Em outra frente, a Ciência Pioneira quer atrair pesquisadores estrangeiros para integrar grupos de excelência em instituições brasileiras, desenvolver estudos de impacto, estabelecer novos campos de investigação e ajudar a formar novos pesquisadores, aumentando a massa crítica local — a vinda de estrangeiros tende a ser valorizada por cientistas brasileiros porque promove a circulação de conhecimento e o contato com novas perspectivas de pesquisa.
A bióloga Teresa Puig Pijuan é uma das bolsistas da Ciência Pioneira. No laboratório dos neurocientistas Stevens Rehen e Marília Zaluar Guimarães, ambos professores da UFRJ e pesquisadores afiliados ao IDOR, ela trabalha no desenvolvimento de modelos celulares de tolerância e dependência, psicológica e fisiológica, de opioides. “O objetivo é usá-los para testar novas estratégias terapêuticas para tratar o vício a essas substâncias”, diz Pijuan, que passou seis meses nos Estados Unidos, com recursos da Ciência Pioneira, em um período de aperfeiçoamento profissional na firma de biotecnologia Promega e no Instituto Usona, estudando como substâncias psicodélicas podem ser uteis nesse sentido.
Comuns em países desenvolvidos, instituições privadas de apoio à ciência ainda são raras no Brasil — entre os exemplos existentes, há o Instituto Serrapilheira, que apoia pesquisas em ciências da vida, ciências físicas, engenharias e matemática.
A Ciência Pioneira, no entanto, destaca-se por seu interesse em pesquisas guiadas pela curiosidade intelectual dos pesquisadores e potencial disruptivo. “Grandes avanços científicos nascem de visões ousadas que inauguram áreas novas e totalmente inesperadas”, diz Moll Neto. “A pesquisa guiada pela curiosidade tem o condão de produzir um tipo realmente novo de conhecimento, um conhecimento capaz de ir além das expectativas iniciais do cientista, das agências financiadoras e da sociedade de um modo geral.” Segundo ele, isso contrasta com os passos programados que compõem a maior parte da estrutura sólida do progresso científico. “É importante manter um ecossistema equilibrado de financiamento, no qual sejam contemplados projetos talhados para gerar novos produtos e tecnologias, e também aqueles voltados a questões desconhecidas ou emergentes.

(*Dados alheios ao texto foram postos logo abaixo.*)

This design comes from an exercise in tuning for small area, a short achievable clock period and few clock cycles on the open sky130 flow, not from production work. RTL that was checked went through simulation tests only; none was proved equivalent to the original. For run 2, only the layout was checked, not whether the RTL still works. No activity file was given, so power comes from the tool's default toggle rates.

### flow/design.v
module ook_rx (
    input  wire          clk,
    input  wire          rst,
    input  wire          c_valid,
    output wire          c_ready,
    input  wire [17:0]   c_word,
    input  wire          f_pop,
    output wire          f_avail,
    output wire [6:0]    f_len,
    output wire [47:0]   f_payload,
    input  wire [2:0]    r_num,
    output reg  [31:0]   r_data
);
    localparam integer W       = 2;
    localparam integer G       = 300;
    localparam integer THR_NUM = 1;
    localparam integer THR_DEN = 20;
    localparam integer MINGAP  = 1;
    localparam integer PERIOD  = 2;
    localparam integer NMAX    = 96;
    localparam integer LMAX    = NMAX - W + 1;    
    localparam integer P   = 8;                   
    localparam integer SW  = 17;                  
    localparam integer NBV = 57;                  
    localparam integer K0    = 0;
    localparam integer K     = 3;
    localparam integer NC    = 6;           
    localparam integer NSTEP = K0 + K * NC;       
    localparam [1:0] OP_NOP = 2'd0, OP_SAMPLE = 2'd1, OP_LAST = 2'd2, OP_END = 2'd3;
    reg              busy;
    reg  [6:0]       cnt;        
    reg  [6:0]       lw;         
    reg  [15:0]      sreg;       
    reg  [SW-1:0]    sacc;       
    reg              sval;
    reg              sc10;       
    reg  [23:0]      tsum;       
    reg  [3:0]       dcyc;       
    reg  [6:0]       rr;         
    reg              aligned;
    reg  [6:0]       acnt;       
    reg              sa;         
    reg  [3:0]       ga;
    reg  [6:0]       rema;       
    reg              sb;         
    reg  [3:0]       gb;
    reg  [P-1:0]     cr;         
    reg              tail;
    reg              mkp;        
    reg              lpar;       
    reg  [6:0]       uc;         
    reg  [6:0]       nb;         
    reg  [NBV-1:0]   bv;         
    reg  [2:0]       dofs;       
    reg  [2:0]       dropn;      
    reg              fq_valid;
    wire [1:0]  op   = c_word[17:16];
    wire [15:0] d    = c_word[15:0];
    wire        full = (cnt == NMAX);
    assign c_ready = (op == OP_NOP) || (!busy && (op == OP_END || !full));
    wire fire      = c_valid && c_ready;
    wire do_sample = fire && (op == OP_SAMPLE || op == OP_LAST);
    wire do_close  = fire && (op == OP_LAST || op == OP_END);
    wire do_sw     = do_sample && (cnt != 0);        
    wire [SW-1:0] s_new = sreg + d;
    wire [6:0]  lw_cl  = lw + (do_sw ? 7'd1 : 7'd0);   
    wire c_step10 = (lw == 7'd0) || (lw == 7'd12) || (lw == 7'd25) || (lw == 7'd38) ||
                    (lw == 7'd51) || (lw == 7'd64) || (lw == 7'd77) || (lw == 7'd90);
    wire [SW-1:0] head [0:P-1];
    wire          alg_step = busy && !aligned;
    genvar gj;
    generate
        for (gj = 0; gj < P; gj = gj + 1) begin : g_lane
            localparam integer DEP   = (LMAX - 1 - gj) / P + 1;
            localparam integer KLAST = (DEP - 1) * P + gj;
            reg  [SW-1:0] sl [0:DEP-1];
            wire en = (do_sw && lw[2:0] == gj) || sa ||
                      (alg_step && acnt <= KLAST);
            integer e;
            always @(posedge clk) begin
                if (en) begin
                    for (e = 0; e < DEP - 1; e = e + 1)
                        sl[e] <= sl[e+1];
                    sl[DEP-1] <= s_new;
                end
            end
            assign head[gj] = sl[0];
        end
    endgenerate
    wire [23:0] dvd0 = tsum + (sval ? {7'd0, sacc} + (sc10 ? 24'd10 : 24'd11) : 24'd0);
    function [7:0] dstep;             
        input [6:0] r;
        input       b;
        input [6:0] l;
        reg   [8:0] df;
        reg   [7:0] t;
        begin
            t  = {r, b};
            df = {1'b0, t} - {2'b0, l};
            dstep = df[8] ? {t[6:0], 1'b0} : {df[6:0], 1'b1};
        end
    endfunction
    reg [6:0]  d1_r;  reg [23:0] d1_q;
    reg [6:0]  dk_r;  reg [23:0] dk_q;
    reg [7:0]  dst;
    integer si;
    always @(*) begin
        d1_r = dvd0 >> NSTEP;
        d1_q = dvd0 << (24 - NSTEP);
        for (si = 0; si < K0; si = si + 1) begin
            dst  = dstep(d1_r, d1_q[23], lw);
            d1_r = dst[7:1];
            d1_q = {d1_q[22:0], dst[0]};
        end
        dk_r = rr;
        dk_q = tsum;
        for (si = 0; si < K; si = si + 1) begin
            dst  = dstep(dk_r, dk_q[23], lw);
            dk_r = dst[7:1];
            dk_q = {dk_q[22:0], dst[0]};
        end
    end
    wire [17:0] qt = tsum[17:0];
    wire [6:0] kba = {ga, 3'b000};
    function gtc;
        input [17:0] a;
        input [17:0] b;
        integer i;
        reg c;
        begin
            c = 1'b0;
            for (i = 0; i < 18; i = i + 1)
                c = (a[i] & ~b[i]) | ((a[i] | ~b[i]) & c);
            gtc = c;
        end
    endfunction
    reg  [P-1:0] cand;
    integer ja;
    always @(*)
        for (ja = 0; ja < P; ja = ja + 1)
            cand[ja] = gtc({1'b0, head[ja]}, qt) && (rema > ja);
    wire last_ga = (rema <= P);
    reg  [P-1:0] mk;
    reg          pv;           
    reg          lpe;          
    reg  [1:0]   ut;           
    reg  [5:0]   w;            
    reg          any;
    reg  [2:0]   olast;
    reg          pm;
    integer jb, ip;
    always @(*) begin
        pv    = mkp;
        lpe   = lpar;
        ut    = 2'b00;
        w     = 6'd0;
        any   = 1'b0;
        olast = 3'd0;
        for (ip = 0; ip < P / 2; ip = ip + 1) begin
            jb = 2 * ip;
            if (gb == 4'd0 && jb == 0)
                mk[jb] = 1'b1;               
            else
                mk[jb] = cr[jb] && !pv;
            if (mk[jb]) lpe = 1'b0;
            pv = mk[jb];
            jb = 2 * ip + 1;
            mk[jb] = cr[jb] && !pv;
            if (mk[jb] && !lpe) ut = {ut[0], 1'b1};
            if (mk[jb]) lpe = 1'b1;
            pv = mk[jb];
            pm = (mk[2*ip] && !(gb == 4'd0 && ip == 0)) || mk[2*ip+1];
            if (pm) begin
                any = 1'b1;
                case (ut)
                    2'b00: begin w[ip]     = 1'b1; olast = ip;     end
                    2'b01: begin w[ip + 1] = 1'b1; olast = ip + 1; end
                    default: begin w[ip + 2] = 1'b1; olast = ip + 2; end
                endcase
            end
        end
    end
    wire [6:0]  base1 = {1'b0, gb, 2'b00} + uc - {1'b0, dofs, 3'b000};    
    wire [12:0] wsh   = {7'd0, w} << base1[2:0];
    wire [3:0]  bci   = base1[6:3];
    reg  [63:0] bset;
    integer c;
    always @(*) begin
        bset = 64'd0;
        for (c = 0; c < 8; c = c + 1) begin
            if (bci == c)
                bset[8*c +: 8] = bset[8*c +: 8] | wsh[7:0];
            if (bci + 4'd1 == c)
                bset[8*c +: 8] = bset[8*c +: 8] | {3'b0, wsh[12:8]};
        end
    end
    reg  last_gb;
    wire [NBV-1:0] bv_nx = !sb ? bv : ((gb == 4'd0 ? {NBV{1'b0}} : bv) | bset[NBV-1:0]);
    wire [6:0]     nb_nx = (sb && any) ? base1 + {4'd0, olast} : nb;
    wire [7:0] hbyte  = bv[8:1];
    wire [2:0] len_e  = (hbyte[7:4] != 4'd0 || hbyte[3:1] == 3'd7) ? 3'd7 : hbyte[3:1];
    wire       hdr_ok = (nb >= 7'd8);
    wire       fr_ok  = ({1'b0, nb} >= {1'b0, len_e, 3'b000} + 8'd8);
    wire       p_act  = !fq_valid && dropn == 3'd0 && hdr_ok;
    wire       p_zero = p_act && (len_e == 3'd0);
    wire       p_emit = p_act && !p_zero && fr_ok;
    wire       p_drop = p_zero || dropn != 3'd0;
    wire       done   = tail && !p_drop && !p_emit && !fq_valid;
    always @(posedge clk) begin
        if (rst) begin
            busy     <= 1'b0;
            cnt      <= 7'd0;
            lw       <= 7'd0;
            sval     <= 1'b0;
            tsum     <= 24'd0;
            dcyc     <= 4'd0;
            aligned  <= 1'b1;
            sa       <= 1'b0;
            sb       <= 1'b0;
            tail     <= 1'b0;
            fq_valid <= 1'b0;
            nb       <= 7'd0;
            dofs     <= 3'd0;
            dropn    <= 3'd0;
        end else begin
            if (p_emit)
                fq_valid <= 1'b1;
            if (f_pop && fq_valid) begin
                fq_valid <= 1'b0;
                dropn    <= len_e + 3'd1;
            end
            if (do_sample) begin
                sreg <= d;
                cnt  <= cnt + 7'd1;
            end
            if (do_sw) begin
                lw   <= lw + 7'd1;
                sacc <= s_new;
                sc10 <= c_step10;
            end
            sval <= do_sw;
            if (!busy)
                tsum <= dvd0;
            if (do_close) begin
                if (lw_cl == 7'd0) begin
                    cnt  <= 7'd0;
                    lw   <= 7'd0;
                end else begin
                    busy    <= 1'b1;
                    dcyc    <= NC + 1;
                    aligned <= (lw_cl == LMAX);
                    acnt    <= lw_cl;
                end
            end
            if (busy && dcyc != 4'd0) begin
                if (dcyc == NC + 1) begin
                    rr   <= d1_r;
                    tsum <= d1_q;
                end else begin
                    rr   <= dk_r;
                    tsum <= dk_q;
                end
                dcyc <= dcyc - 4'd1;
            end
            if (alg_step) begin
                acnt <= acnt + P;
                if (acnt + P >= LMAX)
                    aligned <= 1'b1;
            end
            if (busy && !sa && !sb && !tail && dcyc == 4'd0 && aligned && !fq_valid) begin
                sa   <= 1'b1;
                ga   <= 4'd0;
                rema <= lw;
                if (lw <= 2 * P) begin
                    busy <= 1'b0;
                    cnt  <= 7'd0;
                    lw   <= 7'd0;
                end
            end
            if (sa) begin
                cr   <= cand;
                ga   <= ga + 4'd1;
                rema <= rema - P;
                if (rema > 2 * P && rema <= 3 * P) begin
                    busy <= 1'b0;
                    cnt  <= 7'd0;
                    lw   <= 7'd0;
                end
                if (last_ga) begin
                    sa   <= 1'b0;
                    tsum <= 24'd0;
                end
            end
            sb <= sa;
            gb <= ga;
            last_gb <= last_ga;
            if (sb) begin
                mkp  <= mk[P-1];
                lpar <= lpe;
                uc   <= uc + {5'd0, ut[1], ut[0] & !ut[1]};
                if (last_gb)
                    tail <= 1'b1;
            end
            bv <= p_drop ? {8'd0, bv_nx[NBV-1:8]} : bv_nx;
            nb <= p_drop ? nb_nx - 7'd8 : nb_nx;
            if (p_drop) begin
                dofs <= dofs + 3'd1;
                if (dropn != 3'd0)
                    dropn <= dropn - 3'd1;
            end
            if (busy && !sa && !sb && !tail && dcyc == 4'd0 && aligned && !fq_valid) begin
                nb   <= 7'd0;         
                dofs <= 3'd0;
            end
            if (sa && ga == 4'd0) begin
                mkp  <= 1'b1;
                lpar <= 1'b0;
                uc   <= 7'd0;
            end
            if (done)
                tail <= 1'b0;
        end
    end
    reg [47:0] pay;
    integer fi;
    always @(*)
        for (fi = 0; fi < 6; fi = fi + 1)
            pay[8*fi +: 8] = (fi < len_e) ? bv[8*fi+9 +: 8] : 8'd0;
    assign f_avail   = fq_valid;
    assign f_len     = fq_valid ? {4'd0, len_e} : 7'd0;
    assign f_payload = fq_valid ? pay : 48'd0;
    wire [31:0] status = {10'd0, 17'd0, 1'b1, full, fq_valid, fq_valid, busy};
    wire [7:0] rs;
    genvar gr;
    generate
        for (gr = 0; gr < 8; gr = gr + 1) begin : g_rs
            assign rs[gr] = (r_num == gr);
        end
    endgenerate
    always @(*) begin
        r_data = 32'd0;
        r_data[0] = rs[2] | rs[4] | (rs[6] & busy)     | (rs[7] & cnt[0]);
        r_data[1] = rs[0] | rs[5] | (rs[6] & fq_valid) | (rs[7] & cnt[1]);
        r_data[2] = rs[1] | rs[3] | (rs[6] & fq_valid) | (rs[7] & cnt[2]);
        r_data[3] = rs[1] |         (rs[6] & full)     | (rs[7] & cnt[3]);
        r_data[4] = rs[3] | rs[6] |                      (rs[7] & cnt[4]);
        r_data[5] = rs[1] |                              (rs[7] & cnt[5]);
        r_data[6] =                                      (rs[7] & cnt[6]);
        r_data[8] = rs[1];
    end
endmodule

“É admirável, e estrategicamente muito acertado, que a Ciência Pioneira apoie projetos disruptivos, pois é esse tipo de ciência que pode realmente fazer a diferença no longo prazo”, destaca Hugo Aguilaniu, diretor presidente do Instituto Serrapilheira.
Ele explica que pesquisas mais audaciosas, em áreas de fronteira ou baseadas na curiosidade intelectual dos pesquisadores, tendem a ter menos chance de êxito em um curto espaço de tempo e, por isso, têm mais dificuldade para conseguir apoio das agências de fomento públicas. “Recursos privados podem preencher essa lacuna, assumindo maior risco e ajudando o Brasil a desenvolver um sistema de financiamento científico moderno, produtivo, equilibrado e diversificado, baseados em projetos com diferentes graus de risco, como em países como Estados Unidos, Alemanha e Reino Unido”, ele diz.